Zone System Basics
In last week’s podcast, we took a look at the introduction to the zone system. In this week’s podcast, we take a look at how we can apply the principles of the zone system to create more compelling photographs. Although the zone system was created for use in analog film photography, I think there are several ways we can apply it to create more interesting photographs even using today’s digital technology. There are three primary places we can think about applying the zone system: shooting, editing, and viewing photographs.
When we are behind the camera we are in total control of the zones and how they are placed within the scene. One of the goals when actually composing the scene is to make sure that we get the most tones possible into the negative. While traditional zone system is about placing a zone three shadow, you get ultimately dictate what should be the shadow within the image. This control allows you to make sure that you are able to have all of the tones necessary to ultimately have the best print possible.
When we are editing our photographs because we got all those tones into the actual negative we have a huge amount of flexibility to determine how we want those tones to relate in the image. You have the ability to dodge and burn. You have the ability to expand and contract the tones within the image. And you ultimately get to decide how you want the feeling of the print to be dictated by the use of the zones from pure black the paper white.

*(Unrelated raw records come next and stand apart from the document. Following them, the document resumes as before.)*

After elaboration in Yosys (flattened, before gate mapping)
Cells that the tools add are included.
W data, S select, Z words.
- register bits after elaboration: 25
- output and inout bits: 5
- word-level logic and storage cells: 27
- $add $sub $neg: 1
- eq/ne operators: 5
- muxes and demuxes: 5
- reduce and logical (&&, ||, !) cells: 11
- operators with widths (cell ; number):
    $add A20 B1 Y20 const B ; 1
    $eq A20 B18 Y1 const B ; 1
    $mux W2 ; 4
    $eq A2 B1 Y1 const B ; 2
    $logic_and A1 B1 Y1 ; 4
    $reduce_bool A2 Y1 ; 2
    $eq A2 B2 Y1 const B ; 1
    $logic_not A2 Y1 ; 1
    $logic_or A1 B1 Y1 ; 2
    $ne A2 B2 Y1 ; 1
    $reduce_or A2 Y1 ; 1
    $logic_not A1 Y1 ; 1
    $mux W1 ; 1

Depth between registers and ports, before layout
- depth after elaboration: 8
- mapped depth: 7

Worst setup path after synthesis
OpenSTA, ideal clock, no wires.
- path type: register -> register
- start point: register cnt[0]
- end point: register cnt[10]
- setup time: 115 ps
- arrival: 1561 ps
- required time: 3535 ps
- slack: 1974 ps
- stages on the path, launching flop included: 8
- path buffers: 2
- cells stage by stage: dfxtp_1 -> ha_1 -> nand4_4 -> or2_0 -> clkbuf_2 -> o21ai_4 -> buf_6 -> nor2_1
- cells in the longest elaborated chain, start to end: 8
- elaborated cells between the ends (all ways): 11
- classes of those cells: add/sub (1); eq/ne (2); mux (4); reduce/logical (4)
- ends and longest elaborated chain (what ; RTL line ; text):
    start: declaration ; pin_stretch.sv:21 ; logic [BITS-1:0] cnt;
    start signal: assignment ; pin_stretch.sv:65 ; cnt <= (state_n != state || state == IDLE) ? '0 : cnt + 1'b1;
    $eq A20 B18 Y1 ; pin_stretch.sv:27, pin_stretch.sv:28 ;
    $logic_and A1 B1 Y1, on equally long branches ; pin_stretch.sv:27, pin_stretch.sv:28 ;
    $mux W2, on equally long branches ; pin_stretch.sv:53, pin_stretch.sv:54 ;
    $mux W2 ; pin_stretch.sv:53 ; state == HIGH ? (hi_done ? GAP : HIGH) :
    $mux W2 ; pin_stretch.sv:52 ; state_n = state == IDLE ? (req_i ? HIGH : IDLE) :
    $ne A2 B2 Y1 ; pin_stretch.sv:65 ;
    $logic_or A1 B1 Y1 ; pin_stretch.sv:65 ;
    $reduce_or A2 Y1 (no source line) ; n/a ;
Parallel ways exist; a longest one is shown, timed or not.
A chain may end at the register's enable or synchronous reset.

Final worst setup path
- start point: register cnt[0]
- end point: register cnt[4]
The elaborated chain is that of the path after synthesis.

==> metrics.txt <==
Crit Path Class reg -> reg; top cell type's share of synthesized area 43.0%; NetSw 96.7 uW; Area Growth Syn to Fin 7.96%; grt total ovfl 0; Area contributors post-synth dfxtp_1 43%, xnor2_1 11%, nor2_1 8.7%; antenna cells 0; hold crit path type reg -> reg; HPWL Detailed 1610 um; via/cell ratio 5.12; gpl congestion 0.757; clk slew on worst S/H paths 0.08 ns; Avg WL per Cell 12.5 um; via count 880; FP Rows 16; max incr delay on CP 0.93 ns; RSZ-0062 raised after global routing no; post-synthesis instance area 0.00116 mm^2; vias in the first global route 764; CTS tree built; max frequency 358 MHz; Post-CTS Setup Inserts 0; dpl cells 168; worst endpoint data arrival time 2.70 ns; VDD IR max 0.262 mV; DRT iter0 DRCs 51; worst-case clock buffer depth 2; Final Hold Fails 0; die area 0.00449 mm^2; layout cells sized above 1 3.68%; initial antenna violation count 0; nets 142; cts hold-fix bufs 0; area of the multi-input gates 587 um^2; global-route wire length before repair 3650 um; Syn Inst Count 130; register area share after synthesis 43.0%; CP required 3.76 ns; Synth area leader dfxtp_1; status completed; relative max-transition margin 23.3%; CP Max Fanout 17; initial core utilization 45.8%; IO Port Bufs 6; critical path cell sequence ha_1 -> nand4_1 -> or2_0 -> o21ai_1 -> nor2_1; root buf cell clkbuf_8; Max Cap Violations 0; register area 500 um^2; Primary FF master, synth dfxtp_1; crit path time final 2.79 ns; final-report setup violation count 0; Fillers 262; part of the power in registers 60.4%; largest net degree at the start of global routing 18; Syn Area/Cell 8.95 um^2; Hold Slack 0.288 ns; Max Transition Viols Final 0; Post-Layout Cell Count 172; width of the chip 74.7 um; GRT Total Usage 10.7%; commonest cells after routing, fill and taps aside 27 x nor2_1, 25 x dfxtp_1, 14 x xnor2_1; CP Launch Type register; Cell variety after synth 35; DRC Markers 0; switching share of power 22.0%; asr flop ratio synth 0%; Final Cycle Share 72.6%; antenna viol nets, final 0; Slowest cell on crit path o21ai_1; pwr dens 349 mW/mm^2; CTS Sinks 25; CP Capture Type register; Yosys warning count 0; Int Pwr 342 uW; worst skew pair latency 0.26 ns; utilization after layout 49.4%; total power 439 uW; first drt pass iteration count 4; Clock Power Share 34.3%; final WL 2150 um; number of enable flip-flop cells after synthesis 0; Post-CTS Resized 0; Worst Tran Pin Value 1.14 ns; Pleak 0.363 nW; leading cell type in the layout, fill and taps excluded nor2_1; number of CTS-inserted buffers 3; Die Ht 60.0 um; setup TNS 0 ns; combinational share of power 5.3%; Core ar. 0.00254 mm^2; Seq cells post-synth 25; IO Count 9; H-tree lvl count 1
==> src/rtl/inflight_write_tracker_if.sv <==
// Issue/result/forwarding bundle between the pipeline and the in-flight write tracker.
interface inflight_write_tracker_if
    import inflight_write_tracker_pkg::*;
#(
    parameter int DEPTH = 6
);
    logic                       hold_in;
    logic                       flush_in;
    logic                       issue_valid_in;
    logic                       issue_write_in;
    logic [REG_NUM_W-1:0]       issue_num_in;
    logic [REG_NUM_W-1:0]       src_a_num_in;
    logic [REG_NUM_W-1:0]       src_b_num_in;
    logic                       src_a_used_in;
    logic                       src_b_used_in;
    logic                       alu_valid_in;
    logic [DATA_W-1:0]          alu_data_in;
    logic                       mem_valid_in;
    logic [DATA_W-1:0]          mem_data_in;
    logic [DEPTH-1:0]           m_write_out;
    logic [REG_NUM_W*DEPTH-1:0] m_num_out;
    logic [DATA_W*DEPTH-1:0]    m_data_out;
    logic                       stall_out;
    logic                       rf_we_out;
    logic [REG_NUM_W-1:0]       rf_num_out;
    logic [DATA_W-1:0]          rf_data_out;

    // Pipeline side: drives issue/results, observes forwarding views and stall.
    modport master (
        output hold_in, flush_in, issue_valid_in, issue_write_in, issue_num_in,
               src_a_num_in, src_b_num_in, src_a_used_in, src_b_used_in,
               alu_valid_in, alu_data_in, mem_valid_in, mem_data_in,
        input  m_write_out, m_num_out, m_data_out, stall_out,
               rf_we_out, rf_num_out, rf_data_out
    );

    // Tracker side.
    modport slave (
        input  hold_in, flush_in, issue_valid_in, issue_write_in, issue_num_in,
               src_a_num_in, src_b_num_in, src_a_used_in, src_b_used_in,
               alu_valid_in, alu_data_in, mem_valid_in, mem_data_in,
        output m_write_out, m_num_out, m_data_out, stall_out,
               rf_we_out, rf_num_out, rf_data_out
    );

endinterface

==> src/rtl/inflight_write_tracker_track_youngest_match.sv <==
// Priority search for the youngest in-flight writer of one source register.
module track_youngest_match
    import inflight_write_tracker_pkg::*;
#(
    parameter int DEPTH = 6
) (
    input  inflight_slot_t       slots_i [DEPTH],
    input  logic [REG_NUM_W-1:0] num_i,
    output logic                 hit_o,
    output logic                 ready_o
);

    // Scan oldest to youngest so the youngest matching writer overrides older ones.
    always_comb begin
        hit_o   = 1'b0;
        ready_o = 1'b0;
        for (int unsigned i = 0; i < DEPTH; i++) begin
            if (slots_i[DEPTH-1-i].write && (slots_i[DEPTH-1-i].num == num_i)) begin
                hit_o   = 1'b1;
                ready_o = slots_i[DEPTH-1-i].ready;
            end
        end
    end

endmodule
### config.mk
export PLATFORM = sky130hd
export DESIGN_NAME = uart_pkt_rx
export DESIGN_NICKNAME = d
export VERILOG_FILES = /design/src/rtl/uart_pkt_rx.sv
export SDC_FILE = /design/constraint.sdc
export NUM_CORES = 1
export LEC_CHECK = 0
export CAP_MARGIN = 20
export CORE_UTILIZATION = 50
export DETAILED_ROUTE_END_ITERATION = 8
export PLACE_DENSITY = 0.79
export RECOVER_POWER = 25
export REMOVE_ABC_BUFFERS = 1
export SYNTH_ARGS = -nofsm -noshare
export SYNTH_HDL_FRONTEND = slang
export SYNTH_SLANG_ARGS = --single-unit
### constraint.sdc
create_clock -name clk_in -period 2.4 [get_ports clk_in]
set_clock_uncertainty 0.1 [all_clocks]
set_input_delay 0.36 -clock clk_in [delete_from_list [all_inputs] [get_ports clk_in]]
set_output_delay 0.36 -clock clk_in [all_outputs]
set_load 0.01 [all_outputs]
===== src/rtl/mccoy_instr_feeder.sv =====
// mccoy_instr_feeder: small program buffer that stores 6-bit instructions
// and replays them, one per clock, into the core's instruction input.
// Optional feature macro: FEEDER_LOOP_EN. When defined, replay wraps from
// the last stored entry back to entry 0 indefinitely and DONE is never
// entered. Without it, replay stops in DONE after the last entry.
module mccoy_instr_feeder #(
    parameter int         DEPTH      = 8,
    parameter logic [5:0] IDLE_INSTR = 6'b000000
) (
    input  logic       clk,
    input  logic       reset,
    input  logic       wr_en,
    input  logic [5:0] wr_data,
    input  logic       start,
    input  logic       stop,
    input  logic       clear,
    output logic [5:0] instr_out,
    output logic       running,
    output logic       done,
    output logic [4:0] count,
    output logic       overflow
);

    localparam int         IW        = (DEPTH > 1) ? $clog2(DEPTH) : 1;
    localparam logic [4:0] DEPTH_CNT = 5'(DEPTH);

    typedef enum logic [1:0] {
        ST_IDLE,
        ST_RUN,
        ST_DONE
    } state_t;

    state_t         state;
    logic [5:0]     mem [DEPTH];
    logic [IW-1:0]  rd_idx;
    logic           full;
    logic           wr_accept;
    logic           last_idx;
    logic           start_ok;

`ifndef FEEDER_LOOP_EN
    logic           last_sent;
`endif

    // Buffer status, write qualification and replay wrap point.
    // The wrap point compares against count, never DEPTH, so short
    // programs wrap (or finish) at their own length.
    always_comb begin
        full      = (count == DEPTH_CNT);
        wr_accept = (state == ST_IDLE) && wr_en && !clear && !full;
        last_idx  = (5'(rd_idx) == (count - 5'd1));
        start_ok  = start && !stop && !clear && (count != 5'd0);
    end

    // Program storage; not reset, a zero count marks every entry invalid.
    always_ff @(posedge clk) begin
        if (wr_accept) begin
            mem[count[IW-1:0]] <= wr_data;
        end
    end

    // Control FSM with registered instr_out, running and done.
    always_ff @(posedge clk or posedge reset) begin
        if (reset) begin
            state     <= ST_IDLE;
            count     <= 5'd0;
            rd_idx    <= '0;
            overflow  <= 1'b0;
            instr_out <= IDLE_INSTR;
            running   <= 1'b0;
            done      <= 1'b0;
`ifndef FEEDER_LOOP_EN
            last_sent <= 1'b0;
`endif
        end else begin
            case (state)
                ST_IDLE: begin
                    instr_out <= IDLE_INSTR;
                    if (clear) begin
                        count    <= 5'd0;
                        overflow <= 1'b0;
                    end else begin
                        if (wr_en) begin
                            if (full) begin
                                overflow <= 1'b1;
                            end else begin
                                count <= count + 5'd1;
                            end
                        end
                        if (start_ok) begin
                            state   <= ST_RUN;
                            running <= 1'b1;
                            done    <= 1'b0;
                            rd_idx  <= '0;
`ifndef FEEDER_LOOP_EN
                            last_sent <= 1'b0;
`endif
                        end
                    end
                end

                ST_RUN: begin
                    if (stop) begin
                        state     <= ST_IDLE;
                        running   <= 1'b0;
                        done      <= 1'b0;
                        instr_out <= IDLE_INSTR;
                    end else begin
`ifdef FEEDER_LOOP_EN
                        instr_out <= mem[rd_idx];
                        if (last_idx) begin
                            rd_idx <= '0;
                        end else begin
                            rd_idx <= rd_idx + 1'b1;
                        end
`else
                        if (last_sent) begin
                            state     <= ST_DONE;
                            running   <= 1'b0;
                            done      <= 1'b1;
                            instr_out <= IDLE_INSTR;
                            rd_idx    <= '0;
                            last_sent <= 1'b0;
                        end else begin
                            instr_out <= mem[rd_idx];
                            if (last_idx) begin
                                rd_idx    <= '0;
                                last_sent <= 1'b1;
                            end else begin
                                rd_idx <= rd_idx + 1'b1;
                            end
                        end
`endif
                    end
                end

                ST_DONE: begin
                    instr_out <= IDLE_INSTR;
                    if (clear) begin
                        state    <= ST_IDLE;
                        done     <= 1'b0;
                        count    <= 5'd0;
                        overflow <= 1'b0;
                    end else if (start_ok) begin
                        state   <= ST_RUN;
                        running <= 1'b1;
                        done    <= 1'b0;
                        rd_idx  <= '0;
`ifndef FEEDER_LOOP_EN
                        last_sent <= 1'b0;
`endif
                    end
                end

                default: begin
                    state     <= ST_IDLE;
                    running   <= 1'b0;
                    done      <= 1'b0;
                    instr_out <= IDLE_INSTR;
                end
            endcase
        end
    end

endmodule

Finally, you can appreciate the subtleties and nuances within a print by better understanding the zones and how they relate. Seeing how subtle shifts in a print and maybe changing certain values within a print based on the amount of light on the print could make a huge difference in our appreciation of the light tones and structure within the image. The change can also allow you to better understand how a print can be changed. Knowing that each zone is a one-stop difference from another zone can help you make decisions how to edit a print. Looking at a print and seeing that something needs to be a half-stop brighter or darker is a much better way of editing than just guessing how much change is needed. After all, photography is about learning to see light.